> [ABOUT THIS EXERCISE]: Would you go through the records below and copy each line with the string "more"?

-------- DATA PROVIDED

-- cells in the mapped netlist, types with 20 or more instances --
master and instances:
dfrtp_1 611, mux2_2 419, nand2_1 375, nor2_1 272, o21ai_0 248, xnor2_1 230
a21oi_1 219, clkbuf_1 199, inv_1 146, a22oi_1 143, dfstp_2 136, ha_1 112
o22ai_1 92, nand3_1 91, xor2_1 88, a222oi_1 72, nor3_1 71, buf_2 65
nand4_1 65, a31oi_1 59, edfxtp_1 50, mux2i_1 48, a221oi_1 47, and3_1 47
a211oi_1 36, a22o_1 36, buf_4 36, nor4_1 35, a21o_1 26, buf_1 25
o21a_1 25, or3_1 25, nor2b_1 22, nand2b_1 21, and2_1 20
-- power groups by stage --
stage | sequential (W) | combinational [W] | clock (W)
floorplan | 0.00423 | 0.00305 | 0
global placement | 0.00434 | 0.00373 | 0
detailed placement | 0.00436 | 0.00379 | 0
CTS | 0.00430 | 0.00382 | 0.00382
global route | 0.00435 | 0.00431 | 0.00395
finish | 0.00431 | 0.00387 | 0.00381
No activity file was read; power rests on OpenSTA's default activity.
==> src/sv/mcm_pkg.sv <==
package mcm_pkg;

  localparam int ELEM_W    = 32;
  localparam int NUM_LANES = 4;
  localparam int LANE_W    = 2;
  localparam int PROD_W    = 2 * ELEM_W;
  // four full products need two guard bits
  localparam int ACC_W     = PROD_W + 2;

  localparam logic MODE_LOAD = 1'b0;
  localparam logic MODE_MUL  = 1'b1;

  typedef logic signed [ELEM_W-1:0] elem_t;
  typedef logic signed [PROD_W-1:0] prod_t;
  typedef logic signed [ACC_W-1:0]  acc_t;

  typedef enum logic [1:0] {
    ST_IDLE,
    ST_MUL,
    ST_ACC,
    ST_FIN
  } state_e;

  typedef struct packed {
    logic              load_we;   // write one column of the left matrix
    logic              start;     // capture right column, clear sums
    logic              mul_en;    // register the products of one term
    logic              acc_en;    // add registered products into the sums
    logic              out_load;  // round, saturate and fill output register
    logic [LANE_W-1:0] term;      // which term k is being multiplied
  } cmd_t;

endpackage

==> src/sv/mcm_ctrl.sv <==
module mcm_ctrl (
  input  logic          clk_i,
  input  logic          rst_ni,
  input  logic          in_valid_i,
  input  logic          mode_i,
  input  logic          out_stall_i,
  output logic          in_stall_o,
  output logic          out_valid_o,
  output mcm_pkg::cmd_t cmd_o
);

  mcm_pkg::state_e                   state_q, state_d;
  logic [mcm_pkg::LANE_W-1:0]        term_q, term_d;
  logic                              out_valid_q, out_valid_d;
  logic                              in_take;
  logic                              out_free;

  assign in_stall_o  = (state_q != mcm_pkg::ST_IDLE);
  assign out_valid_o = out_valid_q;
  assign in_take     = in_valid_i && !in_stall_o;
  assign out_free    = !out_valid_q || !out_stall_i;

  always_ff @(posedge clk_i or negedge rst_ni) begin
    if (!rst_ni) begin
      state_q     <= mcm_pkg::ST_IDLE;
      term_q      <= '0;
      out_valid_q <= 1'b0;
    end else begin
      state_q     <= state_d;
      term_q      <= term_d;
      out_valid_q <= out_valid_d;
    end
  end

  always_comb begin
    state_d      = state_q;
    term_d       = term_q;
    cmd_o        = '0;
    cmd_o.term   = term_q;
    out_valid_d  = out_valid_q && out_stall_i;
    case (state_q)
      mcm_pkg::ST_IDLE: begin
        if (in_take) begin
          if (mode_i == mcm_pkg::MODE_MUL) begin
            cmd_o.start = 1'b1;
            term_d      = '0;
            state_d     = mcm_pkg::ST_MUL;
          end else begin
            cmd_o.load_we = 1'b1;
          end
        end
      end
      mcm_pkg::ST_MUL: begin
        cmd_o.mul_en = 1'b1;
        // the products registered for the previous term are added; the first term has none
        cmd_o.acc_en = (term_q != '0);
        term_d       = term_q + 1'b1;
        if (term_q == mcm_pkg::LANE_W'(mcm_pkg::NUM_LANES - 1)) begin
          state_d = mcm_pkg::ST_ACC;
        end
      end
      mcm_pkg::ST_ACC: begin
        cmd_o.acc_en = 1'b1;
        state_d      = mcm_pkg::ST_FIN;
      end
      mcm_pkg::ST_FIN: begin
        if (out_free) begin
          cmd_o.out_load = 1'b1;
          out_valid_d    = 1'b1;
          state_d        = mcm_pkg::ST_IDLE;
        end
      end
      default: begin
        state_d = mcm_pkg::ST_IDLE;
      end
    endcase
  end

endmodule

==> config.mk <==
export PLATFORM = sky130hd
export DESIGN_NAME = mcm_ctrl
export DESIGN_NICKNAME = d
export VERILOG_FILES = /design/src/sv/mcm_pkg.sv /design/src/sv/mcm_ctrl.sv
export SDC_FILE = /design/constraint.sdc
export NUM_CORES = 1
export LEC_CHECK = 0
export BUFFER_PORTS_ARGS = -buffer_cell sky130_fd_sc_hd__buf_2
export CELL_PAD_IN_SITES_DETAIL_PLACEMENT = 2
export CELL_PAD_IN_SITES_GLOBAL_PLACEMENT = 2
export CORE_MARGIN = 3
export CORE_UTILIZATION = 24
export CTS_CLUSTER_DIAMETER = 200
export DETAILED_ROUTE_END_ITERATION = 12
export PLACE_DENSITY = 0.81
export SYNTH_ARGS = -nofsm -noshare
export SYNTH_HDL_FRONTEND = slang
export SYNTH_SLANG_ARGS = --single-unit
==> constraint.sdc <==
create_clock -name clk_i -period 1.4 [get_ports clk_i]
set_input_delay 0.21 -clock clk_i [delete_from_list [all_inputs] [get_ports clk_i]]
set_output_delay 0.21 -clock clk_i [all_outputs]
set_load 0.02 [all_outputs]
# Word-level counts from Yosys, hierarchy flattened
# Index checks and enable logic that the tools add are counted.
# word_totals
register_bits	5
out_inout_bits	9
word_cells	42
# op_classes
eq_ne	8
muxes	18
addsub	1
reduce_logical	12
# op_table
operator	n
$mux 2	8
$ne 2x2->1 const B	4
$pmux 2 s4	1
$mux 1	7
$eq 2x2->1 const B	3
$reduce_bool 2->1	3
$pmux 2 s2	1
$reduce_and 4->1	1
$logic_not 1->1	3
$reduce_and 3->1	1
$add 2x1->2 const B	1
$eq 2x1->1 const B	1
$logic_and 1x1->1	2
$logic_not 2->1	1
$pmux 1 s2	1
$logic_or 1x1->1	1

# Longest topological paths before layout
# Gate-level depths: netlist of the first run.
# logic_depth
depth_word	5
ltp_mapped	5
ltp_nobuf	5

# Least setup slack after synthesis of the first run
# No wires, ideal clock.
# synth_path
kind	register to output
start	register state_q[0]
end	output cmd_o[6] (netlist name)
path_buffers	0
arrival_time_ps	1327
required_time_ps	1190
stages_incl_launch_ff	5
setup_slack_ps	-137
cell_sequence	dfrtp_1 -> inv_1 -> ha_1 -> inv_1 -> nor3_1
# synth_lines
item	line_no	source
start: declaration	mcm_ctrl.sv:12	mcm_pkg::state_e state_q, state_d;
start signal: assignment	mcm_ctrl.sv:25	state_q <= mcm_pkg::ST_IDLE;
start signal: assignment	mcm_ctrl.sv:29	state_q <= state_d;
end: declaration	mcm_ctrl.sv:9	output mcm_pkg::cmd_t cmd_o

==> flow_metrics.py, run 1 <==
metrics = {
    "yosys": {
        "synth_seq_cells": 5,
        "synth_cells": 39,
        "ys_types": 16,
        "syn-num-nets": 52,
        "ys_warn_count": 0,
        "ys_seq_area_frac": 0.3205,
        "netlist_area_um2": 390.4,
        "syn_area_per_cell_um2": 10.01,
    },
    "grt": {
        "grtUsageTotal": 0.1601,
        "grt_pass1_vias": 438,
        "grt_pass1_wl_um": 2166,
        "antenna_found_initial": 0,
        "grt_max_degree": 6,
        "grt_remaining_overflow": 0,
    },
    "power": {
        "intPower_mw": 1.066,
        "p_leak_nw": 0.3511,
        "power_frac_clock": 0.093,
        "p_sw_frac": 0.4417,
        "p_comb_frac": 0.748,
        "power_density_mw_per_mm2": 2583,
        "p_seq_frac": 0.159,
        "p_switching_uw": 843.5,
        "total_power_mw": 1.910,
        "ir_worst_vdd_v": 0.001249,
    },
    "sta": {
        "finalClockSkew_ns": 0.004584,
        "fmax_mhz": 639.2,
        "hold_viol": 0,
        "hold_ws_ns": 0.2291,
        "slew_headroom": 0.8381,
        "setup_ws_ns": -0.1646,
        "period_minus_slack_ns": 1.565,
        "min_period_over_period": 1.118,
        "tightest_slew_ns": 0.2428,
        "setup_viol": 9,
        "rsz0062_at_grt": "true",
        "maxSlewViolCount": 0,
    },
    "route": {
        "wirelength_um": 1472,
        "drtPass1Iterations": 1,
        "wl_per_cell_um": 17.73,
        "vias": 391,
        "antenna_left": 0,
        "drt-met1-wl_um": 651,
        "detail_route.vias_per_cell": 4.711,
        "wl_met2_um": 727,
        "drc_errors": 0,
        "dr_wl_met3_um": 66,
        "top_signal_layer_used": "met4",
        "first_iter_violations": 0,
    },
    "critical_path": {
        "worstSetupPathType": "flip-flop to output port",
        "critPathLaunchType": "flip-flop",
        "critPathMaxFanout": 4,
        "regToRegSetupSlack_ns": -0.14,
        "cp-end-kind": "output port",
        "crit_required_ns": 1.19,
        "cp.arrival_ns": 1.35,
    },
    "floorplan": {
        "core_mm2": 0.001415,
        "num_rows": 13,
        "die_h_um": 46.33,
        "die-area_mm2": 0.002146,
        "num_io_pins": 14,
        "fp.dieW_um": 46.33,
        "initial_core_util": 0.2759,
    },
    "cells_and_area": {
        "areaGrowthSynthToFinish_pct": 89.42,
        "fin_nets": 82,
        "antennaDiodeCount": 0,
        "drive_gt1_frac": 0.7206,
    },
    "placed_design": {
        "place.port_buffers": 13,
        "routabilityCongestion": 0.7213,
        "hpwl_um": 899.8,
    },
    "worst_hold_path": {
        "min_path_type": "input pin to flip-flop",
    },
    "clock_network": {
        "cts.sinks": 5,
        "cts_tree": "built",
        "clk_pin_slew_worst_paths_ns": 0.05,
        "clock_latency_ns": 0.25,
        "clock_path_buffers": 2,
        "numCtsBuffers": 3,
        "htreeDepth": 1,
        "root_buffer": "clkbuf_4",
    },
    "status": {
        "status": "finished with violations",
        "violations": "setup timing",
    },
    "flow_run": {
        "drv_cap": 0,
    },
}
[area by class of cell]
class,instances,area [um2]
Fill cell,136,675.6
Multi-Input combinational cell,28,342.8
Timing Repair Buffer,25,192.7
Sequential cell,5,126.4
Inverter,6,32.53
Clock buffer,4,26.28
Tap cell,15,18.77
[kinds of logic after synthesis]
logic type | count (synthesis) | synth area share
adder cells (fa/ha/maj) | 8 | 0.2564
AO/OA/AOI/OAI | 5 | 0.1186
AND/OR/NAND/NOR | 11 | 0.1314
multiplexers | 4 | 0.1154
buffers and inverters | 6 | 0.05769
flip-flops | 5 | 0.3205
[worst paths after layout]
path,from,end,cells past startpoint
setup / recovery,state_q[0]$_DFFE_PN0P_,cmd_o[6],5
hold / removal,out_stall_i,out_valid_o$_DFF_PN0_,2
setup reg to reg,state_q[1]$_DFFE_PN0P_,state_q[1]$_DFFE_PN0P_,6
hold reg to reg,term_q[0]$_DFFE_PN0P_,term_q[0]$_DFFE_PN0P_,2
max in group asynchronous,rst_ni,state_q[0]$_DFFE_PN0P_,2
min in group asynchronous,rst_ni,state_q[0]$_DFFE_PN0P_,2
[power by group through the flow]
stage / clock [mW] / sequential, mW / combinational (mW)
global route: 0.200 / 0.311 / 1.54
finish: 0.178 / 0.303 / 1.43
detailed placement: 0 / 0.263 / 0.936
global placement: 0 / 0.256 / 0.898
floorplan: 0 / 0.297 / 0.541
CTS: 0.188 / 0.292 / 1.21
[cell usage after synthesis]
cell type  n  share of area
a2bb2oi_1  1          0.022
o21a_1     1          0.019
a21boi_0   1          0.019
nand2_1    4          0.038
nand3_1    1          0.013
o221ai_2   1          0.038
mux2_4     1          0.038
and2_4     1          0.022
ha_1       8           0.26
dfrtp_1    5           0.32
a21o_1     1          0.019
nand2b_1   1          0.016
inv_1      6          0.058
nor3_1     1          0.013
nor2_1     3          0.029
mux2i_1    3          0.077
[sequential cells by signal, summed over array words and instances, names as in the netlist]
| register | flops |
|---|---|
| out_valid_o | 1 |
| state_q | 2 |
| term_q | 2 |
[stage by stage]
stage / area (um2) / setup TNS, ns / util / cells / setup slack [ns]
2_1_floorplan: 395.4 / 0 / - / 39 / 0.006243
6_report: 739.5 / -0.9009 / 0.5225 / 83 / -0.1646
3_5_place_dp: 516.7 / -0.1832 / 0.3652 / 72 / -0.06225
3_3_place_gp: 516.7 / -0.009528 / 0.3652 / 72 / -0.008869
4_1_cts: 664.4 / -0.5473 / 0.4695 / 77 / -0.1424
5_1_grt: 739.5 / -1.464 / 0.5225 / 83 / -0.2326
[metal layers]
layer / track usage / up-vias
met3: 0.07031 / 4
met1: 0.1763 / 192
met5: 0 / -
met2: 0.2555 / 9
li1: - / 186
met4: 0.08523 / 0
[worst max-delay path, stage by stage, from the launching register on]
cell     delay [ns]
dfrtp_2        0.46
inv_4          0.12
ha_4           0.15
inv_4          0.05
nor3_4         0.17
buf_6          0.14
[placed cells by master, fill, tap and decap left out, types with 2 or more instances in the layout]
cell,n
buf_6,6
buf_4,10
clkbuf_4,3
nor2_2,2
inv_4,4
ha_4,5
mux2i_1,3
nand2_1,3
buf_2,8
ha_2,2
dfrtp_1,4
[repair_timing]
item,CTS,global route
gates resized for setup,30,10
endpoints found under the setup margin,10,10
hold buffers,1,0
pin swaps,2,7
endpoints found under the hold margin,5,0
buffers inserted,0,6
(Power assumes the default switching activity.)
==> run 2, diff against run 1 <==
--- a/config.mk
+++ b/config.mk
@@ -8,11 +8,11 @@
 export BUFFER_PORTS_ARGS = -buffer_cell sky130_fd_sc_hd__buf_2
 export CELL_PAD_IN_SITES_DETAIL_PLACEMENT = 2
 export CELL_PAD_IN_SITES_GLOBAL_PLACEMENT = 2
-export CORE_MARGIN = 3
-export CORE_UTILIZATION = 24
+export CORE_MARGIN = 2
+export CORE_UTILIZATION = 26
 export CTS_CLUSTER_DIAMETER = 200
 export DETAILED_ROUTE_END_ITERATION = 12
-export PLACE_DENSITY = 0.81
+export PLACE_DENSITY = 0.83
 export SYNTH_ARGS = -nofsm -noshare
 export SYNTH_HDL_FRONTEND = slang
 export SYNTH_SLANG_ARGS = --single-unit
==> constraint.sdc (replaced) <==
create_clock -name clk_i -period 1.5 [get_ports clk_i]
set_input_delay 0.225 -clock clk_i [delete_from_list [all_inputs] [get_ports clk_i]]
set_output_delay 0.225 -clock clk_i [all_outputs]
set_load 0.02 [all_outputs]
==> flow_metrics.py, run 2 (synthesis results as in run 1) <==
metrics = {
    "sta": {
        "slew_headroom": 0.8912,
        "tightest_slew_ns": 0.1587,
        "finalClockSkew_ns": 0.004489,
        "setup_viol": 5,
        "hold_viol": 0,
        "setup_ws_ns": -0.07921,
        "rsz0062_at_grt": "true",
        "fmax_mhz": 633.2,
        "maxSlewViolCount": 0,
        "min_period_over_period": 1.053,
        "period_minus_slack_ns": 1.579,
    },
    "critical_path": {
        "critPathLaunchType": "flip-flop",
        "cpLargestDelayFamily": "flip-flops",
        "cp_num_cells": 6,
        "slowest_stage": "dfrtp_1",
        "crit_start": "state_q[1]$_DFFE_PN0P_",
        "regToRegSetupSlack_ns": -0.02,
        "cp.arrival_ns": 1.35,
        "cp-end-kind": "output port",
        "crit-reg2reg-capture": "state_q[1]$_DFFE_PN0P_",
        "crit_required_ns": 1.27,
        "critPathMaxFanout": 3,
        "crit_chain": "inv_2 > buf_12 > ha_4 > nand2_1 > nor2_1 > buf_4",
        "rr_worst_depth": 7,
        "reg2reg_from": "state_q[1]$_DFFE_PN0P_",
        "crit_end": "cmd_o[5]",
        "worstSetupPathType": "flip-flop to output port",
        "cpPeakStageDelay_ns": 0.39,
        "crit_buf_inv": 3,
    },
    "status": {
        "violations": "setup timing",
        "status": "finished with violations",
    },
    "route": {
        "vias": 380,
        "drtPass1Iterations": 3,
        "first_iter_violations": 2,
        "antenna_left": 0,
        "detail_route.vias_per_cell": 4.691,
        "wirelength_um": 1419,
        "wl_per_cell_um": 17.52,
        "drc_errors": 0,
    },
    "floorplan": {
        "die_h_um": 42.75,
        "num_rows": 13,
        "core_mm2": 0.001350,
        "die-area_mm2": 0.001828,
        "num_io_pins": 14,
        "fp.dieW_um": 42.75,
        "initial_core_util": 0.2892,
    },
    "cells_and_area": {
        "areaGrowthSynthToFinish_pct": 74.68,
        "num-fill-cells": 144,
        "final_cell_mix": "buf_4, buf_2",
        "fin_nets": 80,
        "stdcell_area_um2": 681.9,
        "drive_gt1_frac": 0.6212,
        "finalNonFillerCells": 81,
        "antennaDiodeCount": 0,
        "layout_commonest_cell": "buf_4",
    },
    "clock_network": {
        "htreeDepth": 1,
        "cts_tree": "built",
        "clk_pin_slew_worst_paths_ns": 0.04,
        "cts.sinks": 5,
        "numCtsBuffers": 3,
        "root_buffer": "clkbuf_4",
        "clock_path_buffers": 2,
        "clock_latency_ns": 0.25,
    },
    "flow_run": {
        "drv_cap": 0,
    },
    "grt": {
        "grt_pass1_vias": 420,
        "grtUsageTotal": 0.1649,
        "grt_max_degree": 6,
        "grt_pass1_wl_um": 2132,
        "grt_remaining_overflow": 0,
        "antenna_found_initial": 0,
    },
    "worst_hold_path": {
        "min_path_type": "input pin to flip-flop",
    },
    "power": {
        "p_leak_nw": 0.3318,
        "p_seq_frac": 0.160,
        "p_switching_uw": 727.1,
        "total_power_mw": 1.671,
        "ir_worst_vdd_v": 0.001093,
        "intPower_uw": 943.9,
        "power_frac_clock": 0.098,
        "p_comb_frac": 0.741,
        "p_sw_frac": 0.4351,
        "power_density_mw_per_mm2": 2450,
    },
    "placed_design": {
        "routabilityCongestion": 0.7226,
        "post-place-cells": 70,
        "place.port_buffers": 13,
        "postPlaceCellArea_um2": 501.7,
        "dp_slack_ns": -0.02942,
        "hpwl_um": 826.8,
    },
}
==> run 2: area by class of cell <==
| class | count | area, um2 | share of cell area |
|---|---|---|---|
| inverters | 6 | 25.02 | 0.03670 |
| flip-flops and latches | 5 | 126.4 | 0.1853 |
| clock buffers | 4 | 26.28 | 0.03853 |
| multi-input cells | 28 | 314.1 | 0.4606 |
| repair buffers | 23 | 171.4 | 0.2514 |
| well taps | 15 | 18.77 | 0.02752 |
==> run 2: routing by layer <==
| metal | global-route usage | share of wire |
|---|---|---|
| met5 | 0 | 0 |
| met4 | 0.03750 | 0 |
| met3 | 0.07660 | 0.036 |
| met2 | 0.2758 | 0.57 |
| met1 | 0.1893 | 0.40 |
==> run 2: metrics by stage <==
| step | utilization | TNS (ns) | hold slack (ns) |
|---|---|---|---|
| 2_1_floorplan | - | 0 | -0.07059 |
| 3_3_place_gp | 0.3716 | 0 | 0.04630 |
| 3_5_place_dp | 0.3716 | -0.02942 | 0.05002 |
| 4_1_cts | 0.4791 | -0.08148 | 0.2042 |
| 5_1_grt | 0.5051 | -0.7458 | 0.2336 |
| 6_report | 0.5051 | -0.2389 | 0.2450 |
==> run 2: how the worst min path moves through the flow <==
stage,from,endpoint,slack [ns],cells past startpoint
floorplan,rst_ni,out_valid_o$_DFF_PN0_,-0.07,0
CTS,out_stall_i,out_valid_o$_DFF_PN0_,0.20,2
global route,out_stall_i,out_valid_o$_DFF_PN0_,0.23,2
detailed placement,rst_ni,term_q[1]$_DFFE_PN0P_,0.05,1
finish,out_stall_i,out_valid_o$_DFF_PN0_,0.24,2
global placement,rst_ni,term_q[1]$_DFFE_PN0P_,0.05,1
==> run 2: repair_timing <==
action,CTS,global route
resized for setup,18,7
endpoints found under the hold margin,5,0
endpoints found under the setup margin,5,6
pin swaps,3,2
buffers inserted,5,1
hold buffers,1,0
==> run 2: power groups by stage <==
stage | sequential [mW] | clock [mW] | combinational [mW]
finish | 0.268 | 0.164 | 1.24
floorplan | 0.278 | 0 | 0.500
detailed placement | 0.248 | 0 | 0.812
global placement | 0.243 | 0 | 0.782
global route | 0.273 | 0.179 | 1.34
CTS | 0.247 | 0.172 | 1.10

----------------

> [RESULT FOR THIS EXERCISE]:
-- cells in the mapped netlist, types with 20 or more instances --
[placed cells by master, fill, tap and decap left out, types with 2 or more instances in the layout]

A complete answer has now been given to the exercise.